Grid+ (website) is aiming at launching a retail electric provider in Texas that would provide customers with access to wholesale energy prices via blockchain technology and prepayments

Grid+ earlier this year released a white paper on its business model (click here), and has provided more details, including the reveal of Texas as its initial target, in an interview with BlockTribune

Grid+ co-founder Karl Kreder tells BlockTribune that the company is targeting the second quarter of 2018 for the launch of its first retail energy provider. Kreder tells BlockTribune that its initial market will be Texas, citing "Austin" specifically.
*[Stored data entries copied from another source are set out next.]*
<file path="src/rtl/arduino_shift_rx_pkg.sv">
// Shared constants, counter-width helper and receiver state type for arduino_shift_rx.
package arduino_shift_rx_pkg;

  localparam int DEFAULT_WIDTH       = 3;
  localparam int DEFAULT_SYNC_STAGES = 2;

  typedef enum logic [1:0] {
    IDLE  = 2'd0,
    SHIFT = 2'd1,
    FULL  = 2'd2,
    OVER  = 2'd3
  } rx_state_t;

  // Bit counter must hold 0..WIDTH+1 so an over-long frame stays distinguishable.
  function automatic int cnt_width(input int width);
    return $clog2(width + 2);
  endfunction

endpackage

</file>
<file path="src/rtl/arduino_shift_rx_sync_edge_detect.sv">
// Multi-flop synchroniser for one asynchronous pin, plus a history flop that flags rising edges.
module sync_edge_detect #(
  parameter int STAGES = arduino_shift_rx_pkg::DEFAULT_SYNC_STAGES
) (
  input  logic clk,
  input  logic rst,
  input  logic din,
  output logic level,
  output logic rise
);

  logic [STAGES-1:0] sync_q;
  logic [STAGES-1:0] sync_d;
  logic              hist_q;
  logic              hist_d;

  always_comb begin
    sync_d = {sync_q[STAGES-2:0], din};
    hist_d = sync_q[STAGES-1];
  end

  always_ff @(posedge clk or posedge rst) begin
    if (rst) begin
      sync_q <= '0;
      hist_q <= 1'b0;
    end else begin
      sync_q <= sync_d;
      hist_q <= hist_d;
    end
  end

  assign level = sync_q[STAGES-1];
  assign rise  = sync_q[STAGES-1] & ~hist_q;

endmodule

</file>
<file path="src/rtl/arduino_shift_rx.sv">
// Serial-to-parallel receiver for a 3-wire (clock/data/latch) shift link from an Arduino.
// Optional frame checking is enabled by defining ARDUINO_SHIFT_RX_FRAME_CHECK_EN.
module arduino_shift_rx
  import arduino_shift_rx_pkg::*;
#(
  parameter int WIDTH       = DEFAULT_WIDTH,
  parameter int SYNC_STAGES = DEFAULT_SYNC_STAGES
) (
  input  logic             clk,
  input  logic             rst,
  input  logic             ser_clk,
  input  logic             ser_data,
  input  logic             ser_latch,
  output logic [WIDTH-1:0] par_out,
  output logic             par_valid,
  output logic             frame_err
);

  localparam int CW = cnt_width(WIDTH);
  localparam int WW = $clog2(SYNC_STAGES + 2);

  logic clk_lvl, clk_rise_raw;
  logic data_lvl, data_rise_raw;
  logic latch_lvl, latch_rise_raw;

  sync_edge_detect #(.STAGES(SYNC_STAGES)) u_sync_clk (
    .clk   (clk),
    .rst   (rst),
    .din   (ser_clk),
    .level (clk_lvl),
    .rise  (clk_rise_raw)
  );

  sync_edge_detect #(.STAGES(SYNC_STAGES)) u_sync_data (
    .clk   (clk),
    .rst   (rst),
    .din   (ser_data),
    .level (data_lvl),
    .rise  (data_rise_raw)
  );

  sync_edge_detect #(.STAGES(SYNC_STAGES)) u_sync_latch (
    .clk   (clk),
    .rst   (rst),
    .din   (ser_latch),
    .level (latch_lvl),
    .rise  (latch_rise_raw)
  );

  logic unused_ok;
  assign unused_ok = &{1'b0, clk_lvl, data_rise_raw, latch_lvl};

  // Warm-up: history flops settle on the pin levels before any edge is honoured.
  logic [WW-1:0] warm_q, warm_d;
  logic          warm_done;

  assign warm_done = (warm_q == WW'(SYNC_STAGES + 1));

  always_comb begin
    warm_d = warm_q;
    if (!warm_done) warm_d = warm_q + WW'(1);
  end

  logic sclk_rise, latch_rise;
  assign sclk_rise  = clk_rise_raw & warm_done;
  assign latch_rise = latch_rise_raw & warm_done;

  rx_state_t        state_q, state_d;
  logic [CW-1:0]    cnt_q, cnt_d;
  logic [WIDTH-1:0] shift_q, shift_d;
  logic [WIDTH-1:0] par_q, par_d;
  logic             valid_q, valid_d;
`ifdef ARDUINO_SHIFT_RX_FRAME_CHECK_EN
  logic             ferr_q, ferr_d;
`endif

  always_comb begin
    state_d = state_q;
    cnt_d   = cnt_q;
    shift_d = shift_q;
    par_d   = par_q;
    valid_d = 1'b0;
`ifdef ARDUINO_SHIFT_RX_FRAME_CHECK_EN
    ferr_d  = 1'b0;
`endif

    if (sclk_rise) begin
      shift_d = {shift_q[WIDTH-2:0], data_lvl};
      if (cnt_q != CW'(WIDTH + 1)) cnt_d = cnt_q + CW'(1);
    end

    case (state_q)
      IDLE:  if (sclk_rise) state_d = (cnt_d == CW'(WIDTH)) ? FULL : SHIFT;
      SHIFT: if (sclk_rise && cnt_d == CW'(WIDTH)) state_d = FULL;
      FULL:  if (sclk_rise) state_d = OVER;
      OVER:  state_d = OVER;
      default: state_d = IDLE;
    endcase

    // A latch coinciding with a shift sees the post-shift word and state.
    if (latch_rise) begin
`ifdef ARDUINO_SHIFT_RX_FRAME_CHECK_EN
      if (state_d == FULL) begin
        par_d   = shift_d;
        valid_d = 1'b1;
      end else begin
        ferr_d  = 1'b1;
      end
`else
      par_d   = shift_d;
      valid_d = 1'b1;
`endif
      state_d = IDLE;
      cnt_d   = '0;
    end
  end

  always_ff @(posedge clk or posedge rst) begin
    if (rst) begin
      warm_q  <= '0;
      state_q <= IDLE;
      cnt_q   <= '0;
      shift_q <= '0;
      par_q   <= '0;
      valid_q <= 1'b0;
`ifdef ARDUINO_SHIFT_RX_FRAME_CHECK_EN
      ferr_q  <= 1'b0;
`endif
    end else begin
      warm_q  <= warm_d;
      state_q <= state_d;
      cnt_q   <= cnt_d;
      shift_q <= shift_d;
      par_q   <= par_d;
      valid_q <= valid_d;
`ifdef ARDUINO_SHIFT_RX_FRAME_CHECK_EN
      ferr_q  <= ferr_d;
`endif
    end
  end

  assign par_out   = par_q;
  assign par_valid = valid_q;
`ifdef ARDUINO_SHIFT_RX_FRAME_CHECK_EN
  assign frame_err = ferr_q;
`else
  assign frame_err = 1'b0;
`endif

endmodule

</file>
Kreder set a target of 100,000 Texas customers by the end of 2019

Kreder told the BlockTribune that Grid+ will severely undercut existing retail prices in ERCOT, saying prevailing prices include a 100% retail markup

Kreder cited in the BlockTribune interview an average Texas residential rate of 11¢, calculating wholesale cost as 3¢ and TDU fees as another 3¢

"The rest of the cost is the retailer markup, which is around 100% over the cost of the electricity and distribution," Kreder told the BlockTribune

Of this markup, Kreder said about 25% goes to amortizing bad debts, 25% to administrative costs, and 50% to marketing.

In its whitepaper, Grid+ states that, "Grid+ expects to charge its customers for the price of energy they purchase in the wholesale market, the fees associated with its distribution, as well as a percent markup over these latter two costs."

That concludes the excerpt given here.